L’intelligence artificielle a transformé le recrutement comme un filtre hyper-performant. Les algorithmes trient les CV, vérifient l’adéquation entre annonce et compétences, et peuvent mener un premier entretien vocal ou vidéo. Pendant ce temps, les candidats configurent des profils de plus en plus travaillés sur des plateformes — de véritables bottes de foin numériques dans lesquelles l’IA aide les recruteurs à trouver l’aiguille qui leur conviendra.
Les algorithmes trient les CV et mènent des entretiens vocaux ou vidéos. La majorité des candidats n’envoient plus de lettre de motivation.
Face à ce basculement technologique, que devient la lettre de motivation ? Pour Anne Duval, directrice des ressources humaines de La Mie câline, la réponse dépend du poste.
« Pour nos vendeurs en magasin, nous recrutons essentiellement sur CV. En revanche, pour les autres métiers, la lettre de motivation reste un différenciateur. Nous prenons le temps de la lire, d’une part, parce que le candidat a fait l’effort et pris le temps de la rédiger, et cela montre sa motivation ; d’autre part, parce qu’elle contient plus d’informations que le CV », dit-elle. Mais elle reconnaît aussi que « dans leur majorité, les candidats n’envoient plus de lettre de motivation. »
Autrement dit : la lettre n’est pas morte, elle s’est déplacée dans l’échelle des priorités. Là où le CV et les tests automatisés donnent un tri rapide, la lettre conserve une valeur humaine — preuve d’un effort, d’un raisonnement, d’un style — que l’IA ne capte pas toujours. Pour des postes à responsabilité ou nécessitant une adéquation fine au projet d’entreprise, cet éclairage personnel peut faire la différence.

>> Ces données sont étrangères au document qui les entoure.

==> config.mk <==
export PLATFORM = sky130hd
export DESIGN_NAME = ov7670_config_seq_flat
export DESIGN_NICKNAME = d
export VERILOG_FILES = /design/src/rtl/ov7670_config_seq_pkg.sv /design/src/rtl/ov7670_config_seq_if.sv /design/src/rtl/ov7670_reg_rom.sv /design/src/rtl/ov7670_config_seq.sv /design/src/flat_wrapper.sv
export SDC_FILE = /design/constraint.sdc
export NUM_CORES = 1
export LEC_CHECK = 0
export BUFFER_PORTS_ARGS = -buffer_cell sky130_fd_sc_hd__buf_2
export CAP_MARGIN = 5
export CELL_PAD_IN_SITES_DETAIL_PLACEMENT = 2
export CELL_PAD_IN_SITES_GLOBAL_PLACEMENT = 2
export CORE_AREA = 4 4 96 98
export CTS_BUF_LIST = sky130_fd_sc_hd__clkbuf_4 sky130_fd_sc_hd__clkbuf_8 sky130_fd_sc_hd__clkbuf_16
export DETAILED_ROUTE_END_ITERATION = 8
export DIE_AREA = 0 0 100 102
export PLACE_DENSITY_LB_ADDON = 0.1
export RECOVER_POWER = 100
export SLEW_MARGIN = 5
export SYNTH_ARGS = -nofsm -noshare
export SYNTH_HDL_FRONTEND = slang
export SYNTH_SLANG_ARGS = --single-unit
==> constraint.sdc <==
create_clock -name clk -period 2.06 [get_ports clk]
set_input_delay 0.103 -clock clk [delete_from_list [all_inputs] [get_ports clk]]
set_output_delay 0.103 -clock clk [all_outputs]
set_load 0.005 [all_outputs]
==> src/rtl/ov7670_config_seq_pkg.sv <==
// ov7670_pkg: shared constants, table markers and sequencer state encodings.
package ov7670_pkg;
  localparam logic [7:0]  CAM_ID_WR   = 8'h42;
  localparam logic [15:0] ENTRY_END   = 16'hFFFF;
  localparam logic [15:0] ENTRY_DELAY = 16'hFFF0;
  typedef logic [2:0] state_t;
  localparam state_t PWRUP = 3'd0;
  localparam state_t FETCH = 3'd1;
  localparam state_t CHECK = 3'd2;
  localparam state_t SEND  = 3'd3;
  localparam state_t DELAY = 3'd4;
  localparam state_t DONE  = 3'd5;
endpackage

==> src/rtl/ov7670_config_seq_if.sv <==
// ov7670_config_seq_if: request/accept link between the sequencer and the SCCB sender.
interface ov7670_config_seq_if;
  logic       send;
  logic [7:0] id;
  logic [7:0] reg_addr;
  logic [7:0] value;
  logic       taken;
  modport master (output send, id, reg_addr, value, input taken);
  modport slave  (input send, id, reg_addr, value, output taken);
endinterface

==> src/rtl/ov7670_reg_rom.sv <==
// ov7670_reg_rom: combinational {reg_addr, value} table; anything past the list reads the end marker.
module ov7670_reg_rom
  import ov7670_pkg::*;
#(
  parameter int IDX_W = 8
) (
  input  logic [IDX_W-1:0] addr,
  output logic [15:0]      dout
);
  always_comb begin
    case (addr)
      IDX_W'(0): dout = 16'h1280;
      IDX_W'(1): dout = ENTRY_DELAY;
      IDX_W'(2): dout = 16'h1204;
      IDX_W'(3): dout = 16'h40D0;
      IDX_W'(4): dout = ENTRY_END;
      default:   dout = ENTRY_END;
    endcase
  end
endmodule

==> src/rtl/ov7670_config_seq.sv <==
// ov7670_config_seq: walks the register table after power-up and hands each entry to the SCCB sender.
module ov7670_config_seq
  import ov7670_pkg::*;
#(
  parameter logic [7:0] CAM_ID    = CAM_ID_WR,
  parameter int         PWRUP_CYC = 1_250_000,
  parameter int         DELAY_CYC = 250_000,
  parameter int         IDX_W     = 8
) (
  input  logic clk,
  input  logic rst,
  input  logic resend,
  output logic config_done,
  ov7670_config_seq_if.master bus
);
  localparam int CNT_W = $clog2(PWRUP_CYC > DELAY_CYC ? PWRUP_CYC : DELAY_CYC) + 1;
  localparam logic [CNT_W-1:0] PWR_LOAD = CNT_W'(PWRUP_CYC - 1);
  localparam logic [CNT_W-1:0] DLY_LOAD = CNT_W'(DELAY_CYC - 1);
  state_t           state_q, state_d;
  logic [IDX_W-1:0] idx_q, idx_d;
  logic [CNT_W-1:0] cnt_q, cnt_d;
  logic [15:0]      entry_q, entry_d, rom_dout;
  logic             send_q, send_d, done_q, done_d;
  logic [7:0]       addr_q, addr_d, val_q, val_d;
  ov7670_reg_rom #(.IDX_W(IDX_W)) u_rom (.addr(idx_q), .dout(rom_dout));
  always_comb begin
    state_d = state_q;
    idx_d   = idx_q;
    cnt_d   = cnt_q;
    entry_d = entry_q;
    send_d  = send_q;
    addr_d  = addr_q;
    val_d   = val_q;
    done_d  = done_q;
    case (state_q)
      PWRUP: begin
        cnt_d   = cnt_q == '0 ? cnt_q : cnt_q - 1'b1;
        state_d = cnt_q == '0 ? FETCH : PWRUP;
      end
      FETCH: begin
        entry_d = rom_dout;
        state_d = CHECK;
      end
      CHECK: begin
        if (entry_q == ENTRY_END) begin
          done_d  = 1'b1;
          state_d = DONE;
        end else if (entry_q == ENTRY_DELAY) begin
          cnt_d   = DLY_LOAD;
          state_d = DELAY;
        end else begin
          addr_d  = entry_q[15:8];
          val_d   = entry_q[7:0];
          send_d  = 1'b1;
          state_d = SEND;
        end
      end
      SEND: begin
        if (bus.taken) begin
          send_d  = 1'b0;
          idx_d   = idx_q + 1'b1;
          state_d = FETCH;
        end
      end
      DELAY: begin
        if (cnt_q == '0) begin
          idx_d   = idx_q + 1'b1;
          state_d = FETCH;
        end else begin
          cnt_d = cnt_q - 1'b1;
        end
      end
      DONE: begin
        if (resend) begin
          idx_d   = '0;
          done_d  = 1'b0;
          state_d = FETCH;
        end
      end
      default: state_d = PWRUP;
    endcase
  end
  always_ff @(posedge clk) begin
    if (rst) begin
      state_q <= PWRUP;
      idx_q   <= '0;
      cnt_q   <= PWR_LOAD;
      entry_q <= '0;
      send_q  <= 1'b0;
      addr_q  <= '0;
      val_q   <= '0;
      done_q  <= 1'b0;
    end else begin
      state_q <= state_d;
      idx_q   <= idx_d;
      cnt_q   <= cnt_d;
      entry_q <= entry_d;
      send_q  <= send_d;
      addr_q  <= addr_d;
      val_q   <= val_d;
      done_q  <= done_d;
    end
  end
  assign bus.send     = send_q;
  assign bus.id       = CAM_ID;
  assign bus.reg_addr = addr_q;
  assign bus.value    = val_q;
  assign config_done  = done_q;
endmodule

==> src/flat_wrapper.sv <==
// flat-port wrapper written by rule: the top's interface ports become plain ports
module ov7670_config_seq_flat import ov7670_pkg::*;
#(
  parameter logic [7:0] CAM_ID    = CAM_ID_WR,
  parameter int         PWRUP_CYC = 1_250_000,
  parameter int         DELAY_CYC = 250_000,
  parameter int         IDX_W     = 8
)
  (clk, rst, resend, config_done, bus_send, bus_id, bus_reg_addr, bus_value, bus_taken);
  ov7670_config_seq_if bus_i ();
  input  logic clk;
  input  logic rst;
  input  logic resend;
  output logic config_done;
  output wire logic [$bits(bus_i.send)-1:0] bus_send;
  output wire logic [$bits(bus_i.id)-1:0] bus_id;
  output wire logic [$bits(bus_i.reg_addr)-1:0] bus_reg_addr;
  output wire logic [$bits(bus_i.value)-1:0] bus_value;
  input wire logic [$bits(bus_i.taken)-1:0] bus_taken;
  assign bus_send = bus_i.send;
  assign bus_id = bus_i.id;
  assign bus_reg_addr = bus_i.reg_addr;
  assign bus_value = bus_i.value;
  assign bus_i.taken = bus_taken;
  ov7670_config_seq #(.CAM_ID(CAM_ID), .PWRUP_CYC(PWRUP_CYC), .DELAY_CYC(DELAY_CYC), .IDX_W(IDX_W)) u_core (.clk(clk), .rst(rst), .resend(resend), .config_done(config_done), .bus(bus_i));
endmodule
# After elaboration in Yosys (flattened, before gate mapping)
# Cells that the tools add are included.
dict set report classes {
  add_sub_neg 2
  n_eq_ne 18
  muxes 23
  bitwise_logic 2
  reduce_logical 14
}
# operator n
set op_table {}
lappend op_table {{22-bit two-way mux} 3}
lappend op_table {{16-bit one-hot mux with 4 select lines} 1}
lappend op_table {{22-bit one-hot mux with 2 select lines} 1}
lappend op_table {{16-bit == test (second input constant)} 2}
lappend op_table {{8-bit two-way mux} 3}
lappend op_table {{8-bit one-hot mux with 3 select lines} 1}
lappend op_table {{22-bit logical NOT} 1}
lappend op_table {{22-bit by 1-bit subtractor with 22-bit output (second input constant)} 1}
lappend op_table {{3-bit one-hot mux with 6 select lines} 1}
lappend op_table {{8-bit by 2-bit == test with 1-bit output (second input constant)} 2}
lappend op_table {{3-bit two-way mux} 5}
lappend op_table {{4-bit AND reduction} 3}
lappend op_table {{2-bit inequality test (second input constant)} 5}
lappend op_table {{3-bit AND reduction} 3}
lappend op_table {{8-bit by 1-bit adder with 8-bit output (second input constant)} 1}
lappend op_table {{8-bit by 1-bit == test with 1-bit output (second input constant)} 1}
lappend op_table {{8-bit logical NOT} 1}
lappend op_table {{3-bit by 2-bit == test with 1-bit output (second input constant)} 2}
lappend op_table {{3-bit == test (second input constant)} 2}
lappend op_table {{1-bit two-way mux} 6}
lappend op_table {{2-bit by 1-bit inequality test with 1-bit output (second input constant)} 3}
lappend op_table {{2-bit nonzero test} 3}
lappend op_table {{1-bit one-hot mux with 2 select lines} 2}
lappend op_table {{3-bit by 1-bit == test with 1-bit output (second input constant)} 1}
lappend op_table {{4 further kinds} 5}
dict set report totals {
  register_bits 67
  inputBits 4
  out_inout_bits 26
  elab_cells 67
}

# Logic depth before layout (Yosys ltp)
dict set report logic_depth {
  depth_word 4
  mapped_depth 8
  mapped_depth_nobuf 7
}

# Hierarchy
# A second synthesis with hierarchy kept.
dict set report unflattened {
  cells_unflattened 370
  area_unflattened_um2 3124.2
}
# module n_inst cells_each area_per_inst_um2
set by_module_without_submodules {}
lappend by_module_without_submodules {ov7670_config_seq 1 350 2975.4}
lappend by_module_without_submodules {ov7670_reg_rom 1 20 148.9}

# Least setup slack after synthesis
# OpenSTA, ideal clock, no wires.
dict set report synth_path {
  kind {reg-to-reg}
  startpoint {register u_core.cnt_q[0]}
  endpoint {register u_core.idx_q[7]}
  setup_ps 70
  t_arrival_ps 2147
  required_ps 1990
  setup_slack_ps -157
  path_stages_with_launch 8
  synth_period_minus_slack_ps 2217
  path_cell_list {dfxtp_1 > inv_1 > ha_1 > or3b_2 > or3_1 > o21a_1 > or4_1 > a21oi_1}
}
dict set report synth_via {
  elab_chain_cells 3
}
# element line_no
set synth_lines {}
lappend synth_lines {{start: declaration} ov7670_config_seq.sv:21} ;# logic [CNT_W-1:0] cnt_q, cnt_d;
lappend synth_lines {{start signal: assignment} ov7670_config_seq.sv:96} ;# cnt_q <= cnt_d;
lappend synth_lines {{22-bit logical NOT} ov7670_config_seq.sv:66} ;# if (cnt_q == '0) begin
lappend synth_lines {{2-bit by 1-bit inequality test with 1-bit output (no line)} -}
lappend synth_lines {{4-bit AND reduction (no line)} -}
lappend synth_lines {{end signal: assignment} ov7670_config_seq.sv:95} ;# idx_q <= idx_d;
lappend synth_lines {{end: declaration} ov7670_config_seq.sv:20} ;# logic [IDX_W-1:0] idx_q, idx_d;
# No other way between the ends.
# A chain may end at the register's enable or synchronous reset.

# Final worst setup path
dict set report layout_path {
  startpoint {register u_core.cnt_q[0]}
  endpoint {register u_core.idx_q[6]}
}
# Same word-level chain as after synthesis.

==> metrics <==
die area 10200 sq um; Power, Total 1.77 mW; Die Ht 102 microns; 1st-iter DRT viols 56; Post-Synthesis Cells 319; Yosys top cell by area dfxtp_1; root buf cell clkbuf_8; Least-Margin Pin Slew 0.852 ns; first-pass GRT wire length 14200 microns; Critical Path AT 2.49 ns; # fillers 969; Compound-Gate Fraction of Synth Area 17.1%; Core Box Area 8470 sq um; Crit path required time 2.30 ns; critical path's slowest cell or3_4; Clk pin slew, worst setup/hold paths 0.10 ns; CP peak stage delay 0.41 ns; largest family of logic cells by synthesized area simple AND/OR/NAND/NOR gates; cells along the critical path inv_2 > ha_4 > or3b_4 > or3_4 > o21a_4 > buf_6 > or3_4 > a21oi_2; Setup crit start kind flop; synth cell count leaders dfxtp_1, a21oi_1, nand2_1; PnR worst setup slack -0.183 ns; initial antenna violation count 0; peak supply drop 0.233 mV; Total Wirelength 9640 microns; critical path's top delay family simple AND/OR/NAND/NOR gates; Final Non-Filler Cells 505; CP Depth 8; FF-to-FF path depth 8; dpl hpwl 6120 microns; Die W 100 microns; IO buf count 21; grt ovf 0; max-cap viol count 0; top cell type's share of synthesized area 36.7%; worst-path fanout max 6; Setup violations, final 22; vias post-DR 2669; Nets 406; Inst Count DP 478; status complete, but fails checks; relative slew slack 42.9%; layout cells sized above 1 37.8%; Hold Path Class primary input to flop; Area after DPL 3070 sq um; initial core utilization 30.3%; violated checks setup timing; H-tree lvl count 2; number of flops mapped to enable cells by yosys 0; Final Hold Viols 0; Power Density 489 nW/um^2; simple-gate share of the synthesized area 30.4%; most frequent CP cell or3_4; period utilization 109%; Leak 1.34 nW; CTS Sinks 47; DRC Markers 0; Area growth syn-to-layout 41.0%; Yosys reg bits 47; # IOs 30; CTS Buffer Depth 2; GP Congestion 0.778; dpl ws -0.242 ns; final instance area 3620 sq um; Synth Area in Adders 2.93%; Mapped Area 2570 sq um; WP buf/inv 2; Synth Area in XOR/XNOR 1.37%; antenna-violating nets left 0; hold path cells 4; GRT Overall Usage 17.6%; vias in the first global route 2699; Yosys cell types 47; synth warn 0; TritonCTS Buffers 5; post-DR wirelength/cell 19.1 microns; ys flop type dfxtp_1; Clock Latency Late Sink 0.31 ns; Tmin final 2.24 ns; mux cell area share after synthesis 2.34%; Critical Path End Type flop; num rows 34; Synth async-reset ratio 0%; Worst Skew 0.0113 ns; largest net degree at the start of global routing 23; Avg Cell Area, Syn 8.04 sq um; Synth area leaders dfxtp_1, a21oi_1, buf_4; diode count 0; post-synthesis sequential area ratio 36.7%; unrepaired setup endpoints after global routing yes; Slew Limit Fails 0; Achievable Freq 0.446 GHz; Critical Setup Path Class flop to flop; Pre-antenna DRT Iters 4; vias per cell 5.29; CTS tree done; cell with the most instances after synthesis dfxtp_1
-- kinds of logic (layout without fill, tap and decap cells) --
family,count (synthesis),after routing
compound gates,73,74
xor+xnor,4,4
fa+ha+maj,6,6
buf+inv,41,112
flops,47,47
mux,6,6
other cells,2,8
simple gates,140,140
-- layout make-up --
type / instances / area, sq um / area share, %
timing repair buffer: 93 / 667 / 18.4
inverter: 11 / 41.3 / 1.14
sequential: 47 / 947 / 26.2
tap: 108 / 135 / 3.74
clock buffer: 5 / 68.8 / 1.90
clock inverter: 3 / 43.8 / 1.21
multi-input combinational: 238 / 1710 / 47.4
-- worst reg2reg max path: stages (launching register included) --
cell and delay (ns):
dfxtp_2 0.34, inv_2 0.08, ha_4 0.12, or3b_4 0.37, or3_4 0.41, o21a_4 0.24
buf_6 0.12, or3_4 0.36, a21oi_2 0.14
-- power breakdown --
group / internal [mW] / switching (mW) / total [mW]
Combinational: 0.0540 / 0.0672 / 0.121
Sequential: 0.917 / 0.00714 / 0.924
Clock: 0.363 / 0.361 / 0.724
Total: 1.33 / 0.436 / 1.77
-- per-stage QoR --
step	utilization, %	setup TNS, ns	hold slack, ns
finish	42.7	-1.58	0.132
global route	42.7	-3.73	0.133
CTS	40.0	-1.14	0.116
detailed placement	36.2	-1.55	0.457
global placement	36.2	-0.736	0.439
floorplan	-	-0.0142	0.256
-- sequential cells by signal, summed over array words and instances, names as in the netlist --
signal,cells
u_core.config_done,1
u_core.idx_q,8
u_core.entry_q,6
u_core.bus.reg_addr,1
u_core.bus.send,1
u_core.state_q,3
u_core.bus.value,5
u_core.cnt_q,22
-- path summary, 6_finish.rpt --
kind / start / slack, ns / end
setup / recovery: u_core.cnt_q[0] / -0.18 / u_core.idx_q[6]
setup reg to reg: u_core.cnt_q[0] / -0.18 / u_core.idx_q[6]
hold reg to reg: u_core.config_done / 0.47 / u_core.config_done
hold / removal: resend / 0.13 / u_core.state_q[2]
-- layout by cell type (no fill, tap or decap), types with 5 or more instances in the layout --
cell type	synthesis	final
a21oi_1	27	19
a21oi_2	0	8
buf_2	1	10
buf_4	18	62
clkbuf_1	9	13
clkbuf_8	0	5
conb_1	2	8
dfxtp_1	47	42
dfxtp_2	0	5
inv_1	11	9
mux2i_1	6	6
nand2_1	27	26
nand2b_1	5	5
nand3_1	14	10
nor2_1	26	24
nor3_1	11	9
o21ai_0	18	16
or3_1	10	6
or3_4	0	7
or4_4	2	5
-- metal layers --
layer,vias up,global-route usage (%),wire (microns)
li1,1277,-,-
met1,1340,22.3,4340
met2,46,32.0,4910
met3,6,2.73,309
met4,0,3.42,83
met5,-,0,0
-- timing repair --
action                     in CTS  in global routing
gates cloned                    1                  1
pin swaps                      10                 17
setup endpoints to repair      18                 31
hold buffers                    0                  0
buffers inserted               11                  9
resized for setup              24                 45
(Power assumes the default switching activity.)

En revanche, pour les recrutements massifs ou très opérationnels, la vitesse prime. Les plateformes qui stockent des vidéos, des enregistrements vocaux et des réponses standardisées diminuent le rôle du texte libre. Les candidats qui veulent exister dans ces formats doivent adapter leur discours : concis, ciblé, et lisible par des algorithmes sans perdre leur voix humaine.
La lettre de motivation survit donc, mais transformée. Elle n’est plus seulement une page imprimée jointe au CV ; elle devient un signal parmi d’autres — parfois texte, parfois audio — qui confirme une intention. Les recruteurs technophiles garderont leurs filtres automatiques ; ceux qui cherchent une nuance humaine continueront à lire des lettres.
Entre les deux, le candidat qui comprend son destinataire et met son énergie au bon endroit augmente ses chances. En un mot : la lettre ne disparaît pas, elle change de costume. Qui saura adapter le message au nouveau décor numérique aura l’avantage.